*** DATASET ENTRIES
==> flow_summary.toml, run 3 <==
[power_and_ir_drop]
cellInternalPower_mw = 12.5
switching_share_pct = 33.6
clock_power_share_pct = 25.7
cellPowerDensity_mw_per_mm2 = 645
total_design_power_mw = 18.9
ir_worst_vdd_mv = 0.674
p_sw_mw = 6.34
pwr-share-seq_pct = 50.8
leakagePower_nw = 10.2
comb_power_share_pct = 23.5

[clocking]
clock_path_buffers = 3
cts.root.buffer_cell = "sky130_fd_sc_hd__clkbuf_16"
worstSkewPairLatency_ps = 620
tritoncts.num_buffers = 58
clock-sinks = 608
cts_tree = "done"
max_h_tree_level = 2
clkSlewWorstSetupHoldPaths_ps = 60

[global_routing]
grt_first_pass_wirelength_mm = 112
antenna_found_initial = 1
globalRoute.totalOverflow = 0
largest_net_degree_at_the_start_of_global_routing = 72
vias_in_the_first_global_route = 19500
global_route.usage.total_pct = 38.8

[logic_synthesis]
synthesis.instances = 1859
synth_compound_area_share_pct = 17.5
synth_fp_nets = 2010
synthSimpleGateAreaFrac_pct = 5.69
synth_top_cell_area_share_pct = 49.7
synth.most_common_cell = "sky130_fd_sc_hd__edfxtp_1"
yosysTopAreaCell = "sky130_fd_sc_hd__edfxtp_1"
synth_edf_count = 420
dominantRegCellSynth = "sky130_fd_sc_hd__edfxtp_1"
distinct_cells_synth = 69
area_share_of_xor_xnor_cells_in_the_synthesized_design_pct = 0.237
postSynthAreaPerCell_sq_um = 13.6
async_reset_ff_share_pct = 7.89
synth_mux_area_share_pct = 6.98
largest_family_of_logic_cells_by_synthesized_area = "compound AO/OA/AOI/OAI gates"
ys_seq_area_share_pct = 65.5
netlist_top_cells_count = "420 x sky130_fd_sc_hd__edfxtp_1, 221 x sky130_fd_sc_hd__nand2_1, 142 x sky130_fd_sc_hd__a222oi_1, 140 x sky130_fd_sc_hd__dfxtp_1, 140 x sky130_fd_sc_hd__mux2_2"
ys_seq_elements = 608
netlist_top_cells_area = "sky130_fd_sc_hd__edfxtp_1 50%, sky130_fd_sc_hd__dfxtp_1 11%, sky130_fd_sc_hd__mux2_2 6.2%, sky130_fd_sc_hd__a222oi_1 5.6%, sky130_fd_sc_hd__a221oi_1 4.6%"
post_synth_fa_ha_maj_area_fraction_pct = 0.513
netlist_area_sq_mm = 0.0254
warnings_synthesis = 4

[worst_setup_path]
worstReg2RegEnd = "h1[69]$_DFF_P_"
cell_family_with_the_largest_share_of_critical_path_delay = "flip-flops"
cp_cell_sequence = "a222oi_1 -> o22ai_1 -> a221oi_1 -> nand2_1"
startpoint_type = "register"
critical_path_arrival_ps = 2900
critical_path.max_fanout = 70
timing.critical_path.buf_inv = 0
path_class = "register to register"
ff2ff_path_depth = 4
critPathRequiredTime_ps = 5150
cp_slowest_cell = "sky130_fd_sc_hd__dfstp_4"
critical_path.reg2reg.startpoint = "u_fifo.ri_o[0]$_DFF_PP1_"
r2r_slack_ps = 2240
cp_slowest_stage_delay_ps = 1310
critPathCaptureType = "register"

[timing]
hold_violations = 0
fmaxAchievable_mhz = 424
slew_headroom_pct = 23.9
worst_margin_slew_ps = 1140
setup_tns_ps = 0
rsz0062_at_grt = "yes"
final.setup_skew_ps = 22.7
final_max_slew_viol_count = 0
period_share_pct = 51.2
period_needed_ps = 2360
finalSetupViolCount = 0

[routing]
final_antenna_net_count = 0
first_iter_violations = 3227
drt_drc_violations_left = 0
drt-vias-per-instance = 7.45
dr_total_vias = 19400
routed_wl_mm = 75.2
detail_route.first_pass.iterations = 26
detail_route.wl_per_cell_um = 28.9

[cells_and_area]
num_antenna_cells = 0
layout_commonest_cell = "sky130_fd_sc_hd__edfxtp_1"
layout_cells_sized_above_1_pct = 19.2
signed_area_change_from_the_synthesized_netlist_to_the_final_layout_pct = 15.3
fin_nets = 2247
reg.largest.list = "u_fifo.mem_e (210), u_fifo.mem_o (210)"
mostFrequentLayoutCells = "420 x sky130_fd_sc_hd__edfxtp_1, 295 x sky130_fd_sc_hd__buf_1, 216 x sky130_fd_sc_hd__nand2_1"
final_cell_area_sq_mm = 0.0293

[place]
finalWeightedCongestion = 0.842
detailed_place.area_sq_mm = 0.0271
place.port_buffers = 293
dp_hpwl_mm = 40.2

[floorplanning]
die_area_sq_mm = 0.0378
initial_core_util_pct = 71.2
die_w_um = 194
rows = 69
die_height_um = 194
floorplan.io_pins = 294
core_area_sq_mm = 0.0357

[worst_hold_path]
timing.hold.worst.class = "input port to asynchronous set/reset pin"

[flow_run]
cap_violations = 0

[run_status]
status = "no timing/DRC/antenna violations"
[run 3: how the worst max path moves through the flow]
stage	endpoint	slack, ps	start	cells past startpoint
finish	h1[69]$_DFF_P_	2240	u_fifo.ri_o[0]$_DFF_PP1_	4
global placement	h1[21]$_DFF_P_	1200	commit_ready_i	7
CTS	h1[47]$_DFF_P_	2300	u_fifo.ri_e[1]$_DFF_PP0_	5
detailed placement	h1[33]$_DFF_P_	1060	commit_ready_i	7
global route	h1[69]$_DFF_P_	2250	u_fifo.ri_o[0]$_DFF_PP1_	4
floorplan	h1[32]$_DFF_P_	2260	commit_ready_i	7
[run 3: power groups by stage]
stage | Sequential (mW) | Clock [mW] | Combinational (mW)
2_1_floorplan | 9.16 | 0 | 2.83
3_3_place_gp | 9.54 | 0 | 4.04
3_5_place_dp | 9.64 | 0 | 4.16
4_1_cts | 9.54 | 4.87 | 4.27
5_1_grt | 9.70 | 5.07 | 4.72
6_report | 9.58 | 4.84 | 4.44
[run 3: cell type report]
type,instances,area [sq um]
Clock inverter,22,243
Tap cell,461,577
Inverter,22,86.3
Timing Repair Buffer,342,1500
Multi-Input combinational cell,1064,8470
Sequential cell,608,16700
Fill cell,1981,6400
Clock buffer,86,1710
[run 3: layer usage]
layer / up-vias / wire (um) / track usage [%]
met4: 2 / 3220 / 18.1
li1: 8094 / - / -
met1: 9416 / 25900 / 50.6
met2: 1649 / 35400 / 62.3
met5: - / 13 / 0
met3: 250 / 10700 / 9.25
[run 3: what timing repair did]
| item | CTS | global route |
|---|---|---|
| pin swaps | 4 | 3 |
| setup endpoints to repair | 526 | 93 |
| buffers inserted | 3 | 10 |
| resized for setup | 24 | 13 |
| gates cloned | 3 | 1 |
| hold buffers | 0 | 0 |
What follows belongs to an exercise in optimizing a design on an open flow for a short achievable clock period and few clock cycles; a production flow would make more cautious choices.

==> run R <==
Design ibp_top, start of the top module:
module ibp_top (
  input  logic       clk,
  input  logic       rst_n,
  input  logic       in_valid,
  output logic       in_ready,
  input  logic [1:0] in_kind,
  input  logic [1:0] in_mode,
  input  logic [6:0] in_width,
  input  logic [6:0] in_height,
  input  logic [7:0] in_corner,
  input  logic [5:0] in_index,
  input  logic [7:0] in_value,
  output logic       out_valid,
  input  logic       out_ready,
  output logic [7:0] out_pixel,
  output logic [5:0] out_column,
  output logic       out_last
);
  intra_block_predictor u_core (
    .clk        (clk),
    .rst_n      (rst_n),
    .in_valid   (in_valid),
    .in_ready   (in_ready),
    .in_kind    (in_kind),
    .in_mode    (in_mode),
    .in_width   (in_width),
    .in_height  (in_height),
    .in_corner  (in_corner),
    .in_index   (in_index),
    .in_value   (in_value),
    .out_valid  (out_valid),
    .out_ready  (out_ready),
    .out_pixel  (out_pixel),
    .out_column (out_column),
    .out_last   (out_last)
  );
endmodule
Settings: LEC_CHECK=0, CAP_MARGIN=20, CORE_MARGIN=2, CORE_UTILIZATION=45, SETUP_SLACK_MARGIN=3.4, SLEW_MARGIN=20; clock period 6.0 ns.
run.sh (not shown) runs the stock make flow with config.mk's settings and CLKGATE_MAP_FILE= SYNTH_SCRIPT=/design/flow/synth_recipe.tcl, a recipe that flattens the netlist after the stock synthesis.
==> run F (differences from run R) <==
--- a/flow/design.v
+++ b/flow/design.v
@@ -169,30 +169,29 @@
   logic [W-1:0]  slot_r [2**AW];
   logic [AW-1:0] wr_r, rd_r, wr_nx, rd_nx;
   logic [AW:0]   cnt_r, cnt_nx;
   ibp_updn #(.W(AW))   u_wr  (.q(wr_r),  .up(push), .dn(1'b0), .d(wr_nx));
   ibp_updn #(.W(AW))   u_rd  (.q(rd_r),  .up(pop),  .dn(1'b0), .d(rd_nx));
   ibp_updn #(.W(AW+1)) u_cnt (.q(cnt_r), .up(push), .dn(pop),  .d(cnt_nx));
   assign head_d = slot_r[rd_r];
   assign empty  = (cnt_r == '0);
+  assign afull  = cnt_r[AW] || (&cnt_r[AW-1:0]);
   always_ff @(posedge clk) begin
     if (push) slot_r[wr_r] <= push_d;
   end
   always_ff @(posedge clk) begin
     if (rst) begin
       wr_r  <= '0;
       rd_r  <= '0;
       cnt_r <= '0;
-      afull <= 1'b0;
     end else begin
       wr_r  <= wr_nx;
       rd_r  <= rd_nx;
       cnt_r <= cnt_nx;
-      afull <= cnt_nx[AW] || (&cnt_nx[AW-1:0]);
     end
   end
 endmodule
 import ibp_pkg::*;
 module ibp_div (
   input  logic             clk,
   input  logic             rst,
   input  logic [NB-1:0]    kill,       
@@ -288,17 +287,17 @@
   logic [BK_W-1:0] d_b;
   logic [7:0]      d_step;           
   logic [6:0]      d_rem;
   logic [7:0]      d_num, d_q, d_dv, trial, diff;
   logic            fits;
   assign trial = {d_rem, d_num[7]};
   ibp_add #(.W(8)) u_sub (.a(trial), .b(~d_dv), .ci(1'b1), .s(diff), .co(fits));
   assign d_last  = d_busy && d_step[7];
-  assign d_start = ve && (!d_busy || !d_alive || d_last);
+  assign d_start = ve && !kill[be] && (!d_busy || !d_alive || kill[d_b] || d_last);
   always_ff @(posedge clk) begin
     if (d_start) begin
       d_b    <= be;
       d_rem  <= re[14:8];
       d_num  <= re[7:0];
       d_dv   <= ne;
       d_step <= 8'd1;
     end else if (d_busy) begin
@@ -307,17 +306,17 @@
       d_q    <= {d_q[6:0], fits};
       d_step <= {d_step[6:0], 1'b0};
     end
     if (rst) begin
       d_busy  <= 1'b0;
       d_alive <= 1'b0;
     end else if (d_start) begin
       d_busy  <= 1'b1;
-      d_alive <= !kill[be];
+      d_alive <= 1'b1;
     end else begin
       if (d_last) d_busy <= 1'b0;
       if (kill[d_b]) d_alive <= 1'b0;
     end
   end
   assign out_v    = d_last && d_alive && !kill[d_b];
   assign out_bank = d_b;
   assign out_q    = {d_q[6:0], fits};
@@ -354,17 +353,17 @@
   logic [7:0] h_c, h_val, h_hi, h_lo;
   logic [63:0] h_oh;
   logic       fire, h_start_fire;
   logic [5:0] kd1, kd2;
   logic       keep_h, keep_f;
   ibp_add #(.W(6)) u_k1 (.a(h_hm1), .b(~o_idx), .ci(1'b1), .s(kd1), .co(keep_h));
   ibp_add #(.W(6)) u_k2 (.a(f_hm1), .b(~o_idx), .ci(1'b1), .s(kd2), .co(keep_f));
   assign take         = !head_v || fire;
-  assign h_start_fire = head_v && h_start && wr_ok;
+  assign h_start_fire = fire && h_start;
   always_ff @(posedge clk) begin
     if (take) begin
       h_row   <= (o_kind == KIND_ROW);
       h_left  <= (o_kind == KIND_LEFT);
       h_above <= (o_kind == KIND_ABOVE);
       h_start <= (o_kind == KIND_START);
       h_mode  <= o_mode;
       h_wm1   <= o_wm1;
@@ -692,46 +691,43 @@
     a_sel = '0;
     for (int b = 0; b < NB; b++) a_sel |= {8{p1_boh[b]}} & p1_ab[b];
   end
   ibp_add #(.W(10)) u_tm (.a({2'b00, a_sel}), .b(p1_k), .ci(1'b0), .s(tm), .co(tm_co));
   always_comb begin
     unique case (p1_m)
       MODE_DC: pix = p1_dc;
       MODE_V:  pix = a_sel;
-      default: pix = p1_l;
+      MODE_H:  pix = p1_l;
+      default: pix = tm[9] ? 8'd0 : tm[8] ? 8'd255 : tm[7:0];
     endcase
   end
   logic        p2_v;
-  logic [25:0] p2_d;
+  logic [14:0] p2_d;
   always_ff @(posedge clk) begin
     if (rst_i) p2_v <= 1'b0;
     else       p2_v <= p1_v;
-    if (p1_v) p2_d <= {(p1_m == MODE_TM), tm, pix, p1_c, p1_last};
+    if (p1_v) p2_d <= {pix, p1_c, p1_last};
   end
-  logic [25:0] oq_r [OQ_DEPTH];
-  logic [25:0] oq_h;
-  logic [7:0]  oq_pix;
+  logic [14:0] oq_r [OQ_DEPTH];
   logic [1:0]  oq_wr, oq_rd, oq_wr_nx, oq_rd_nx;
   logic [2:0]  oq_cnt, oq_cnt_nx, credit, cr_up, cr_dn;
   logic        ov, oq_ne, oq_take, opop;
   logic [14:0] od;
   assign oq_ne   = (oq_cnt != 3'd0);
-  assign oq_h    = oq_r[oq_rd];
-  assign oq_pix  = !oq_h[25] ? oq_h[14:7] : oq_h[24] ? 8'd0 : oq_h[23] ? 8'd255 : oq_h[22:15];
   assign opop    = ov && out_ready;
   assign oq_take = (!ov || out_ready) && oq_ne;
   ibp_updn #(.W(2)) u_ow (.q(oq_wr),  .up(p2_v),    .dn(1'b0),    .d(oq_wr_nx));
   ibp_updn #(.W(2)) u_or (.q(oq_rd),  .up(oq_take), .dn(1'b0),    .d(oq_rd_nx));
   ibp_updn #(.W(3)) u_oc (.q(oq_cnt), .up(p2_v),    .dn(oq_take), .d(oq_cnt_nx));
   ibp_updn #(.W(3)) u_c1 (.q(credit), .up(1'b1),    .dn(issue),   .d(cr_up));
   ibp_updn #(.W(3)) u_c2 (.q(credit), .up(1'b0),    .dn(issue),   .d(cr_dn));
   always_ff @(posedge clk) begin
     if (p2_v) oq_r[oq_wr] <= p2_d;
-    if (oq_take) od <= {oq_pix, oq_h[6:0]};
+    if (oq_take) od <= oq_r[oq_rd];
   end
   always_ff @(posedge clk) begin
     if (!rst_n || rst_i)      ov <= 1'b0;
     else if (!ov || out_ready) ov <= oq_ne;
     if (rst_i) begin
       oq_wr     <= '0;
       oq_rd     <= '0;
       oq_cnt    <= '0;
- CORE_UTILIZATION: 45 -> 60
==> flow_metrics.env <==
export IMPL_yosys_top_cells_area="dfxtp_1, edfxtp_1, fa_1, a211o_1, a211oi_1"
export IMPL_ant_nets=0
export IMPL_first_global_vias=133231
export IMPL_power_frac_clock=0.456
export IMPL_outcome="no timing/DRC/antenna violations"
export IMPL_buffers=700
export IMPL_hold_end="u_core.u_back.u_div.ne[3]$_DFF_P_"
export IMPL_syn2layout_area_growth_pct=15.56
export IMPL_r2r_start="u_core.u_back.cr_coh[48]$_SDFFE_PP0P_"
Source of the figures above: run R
******
*** DATASET ENTRIES
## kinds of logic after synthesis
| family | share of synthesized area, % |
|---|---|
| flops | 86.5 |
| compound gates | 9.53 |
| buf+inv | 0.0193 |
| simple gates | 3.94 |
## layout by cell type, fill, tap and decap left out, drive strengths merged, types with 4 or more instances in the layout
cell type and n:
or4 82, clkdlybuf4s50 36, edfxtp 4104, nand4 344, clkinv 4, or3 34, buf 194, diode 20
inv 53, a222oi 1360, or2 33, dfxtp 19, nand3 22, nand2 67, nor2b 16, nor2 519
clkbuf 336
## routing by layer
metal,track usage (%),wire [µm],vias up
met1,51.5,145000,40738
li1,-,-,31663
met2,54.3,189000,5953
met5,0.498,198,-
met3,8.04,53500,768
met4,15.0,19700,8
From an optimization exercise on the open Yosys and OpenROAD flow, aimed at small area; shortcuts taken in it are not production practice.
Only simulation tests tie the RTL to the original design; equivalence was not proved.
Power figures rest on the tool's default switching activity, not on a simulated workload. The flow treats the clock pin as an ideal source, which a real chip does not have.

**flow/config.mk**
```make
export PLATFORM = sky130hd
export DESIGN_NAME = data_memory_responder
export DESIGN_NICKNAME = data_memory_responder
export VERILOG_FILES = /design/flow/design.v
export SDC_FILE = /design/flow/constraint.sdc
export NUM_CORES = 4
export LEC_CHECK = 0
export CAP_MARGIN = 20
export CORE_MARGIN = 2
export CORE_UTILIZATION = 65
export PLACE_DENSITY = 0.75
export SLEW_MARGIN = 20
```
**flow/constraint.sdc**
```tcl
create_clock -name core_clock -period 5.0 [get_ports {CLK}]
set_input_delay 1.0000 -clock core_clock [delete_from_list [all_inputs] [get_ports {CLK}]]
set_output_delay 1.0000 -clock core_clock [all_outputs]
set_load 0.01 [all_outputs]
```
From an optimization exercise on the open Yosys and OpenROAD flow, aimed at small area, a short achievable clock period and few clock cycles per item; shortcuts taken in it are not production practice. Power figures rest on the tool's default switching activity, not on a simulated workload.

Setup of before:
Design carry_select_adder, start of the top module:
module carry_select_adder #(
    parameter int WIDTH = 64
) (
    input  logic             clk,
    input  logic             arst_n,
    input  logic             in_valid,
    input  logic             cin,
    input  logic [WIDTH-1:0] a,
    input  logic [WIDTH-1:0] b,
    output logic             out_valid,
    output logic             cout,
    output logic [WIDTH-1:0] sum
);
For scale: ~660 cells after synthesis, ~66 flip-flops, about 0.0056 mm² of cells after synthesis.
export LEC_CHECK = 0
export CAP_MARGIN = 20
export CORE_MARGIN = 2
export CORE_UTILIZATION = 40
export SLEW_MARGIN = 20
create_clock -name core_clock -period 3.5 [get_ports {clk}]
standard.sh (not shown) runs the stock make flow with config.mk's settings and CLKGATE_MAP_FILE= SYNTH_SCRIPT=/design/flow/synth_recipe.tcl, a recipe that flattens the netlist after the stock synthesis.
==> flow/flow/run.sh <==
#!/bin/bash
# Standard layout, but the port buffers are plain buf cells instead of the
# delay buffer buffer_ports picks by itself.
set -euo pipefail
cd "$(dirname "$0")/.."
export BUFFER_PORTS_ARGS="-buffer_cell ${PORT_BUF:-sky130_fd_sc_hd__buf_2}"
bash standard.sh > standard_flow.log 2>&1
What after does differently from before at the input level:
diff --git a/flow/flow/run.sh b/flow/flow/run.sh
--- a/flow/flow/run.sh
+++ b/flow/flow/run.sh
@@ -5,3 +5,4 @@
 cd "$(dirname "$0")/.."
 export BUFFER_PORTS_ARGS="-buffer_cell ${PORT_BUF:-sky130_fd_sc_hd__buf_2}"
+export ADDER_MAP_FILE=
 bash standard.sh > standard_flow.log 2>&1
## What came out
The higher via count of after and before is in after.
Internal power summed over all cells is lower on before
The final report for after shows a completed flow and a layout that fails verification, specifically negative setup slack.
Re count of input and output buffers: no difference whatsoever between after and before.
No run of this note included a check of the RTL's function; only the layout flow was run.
******
TASK OBJECTIVE> Using the entries above, output exactly the lines between the line holding "core_area_sq_mm = 0.0357" and the line holding "2_1_floorplan | 9.16 | 0 | 2.83", end lines included, and nothing more.

SOLUTION TO THE EXERCISE>
core_area_sq_mm = 0.0357

[worst_hold_path]
timing.hold.worst.class = "input port to asynchronous set/reset pin"

[flow_run]
cap_violations = 0

[run_status]
status = "no timing/DRC/antenna violations"
[run 3: how the worst max path moves through the flow]
stage	endpoint	slack, ps	start	cells past startpoint
finish	h1[69]$_DFF_P_	2240	u_fifo.ri_o[0]$_DFF_PP1_	4
global placement	h1[21]$_DFF_P_	1200	commit_ready_i	7
CTS	h1[47]$_DFF_P_	2300	u_fifo.ri_e[1]$_DFF_PP0_	5
detailed placement	h1[33]$_DFF_P_	1060	commit_ready_i	7
global route	h1[69]$_DFF_P_	2250	u_fifo.ri_o[0]$_DFF_PP1_	4
floorplan	h1[32]$_DFF_P_	2260	commit_ready_i	7
[run 3: power groups by stage]
stage | Sequential (mW) | Clock [mW] | Combinational (mW)
2_1_floorplan | 9.16 | 0 | 2.83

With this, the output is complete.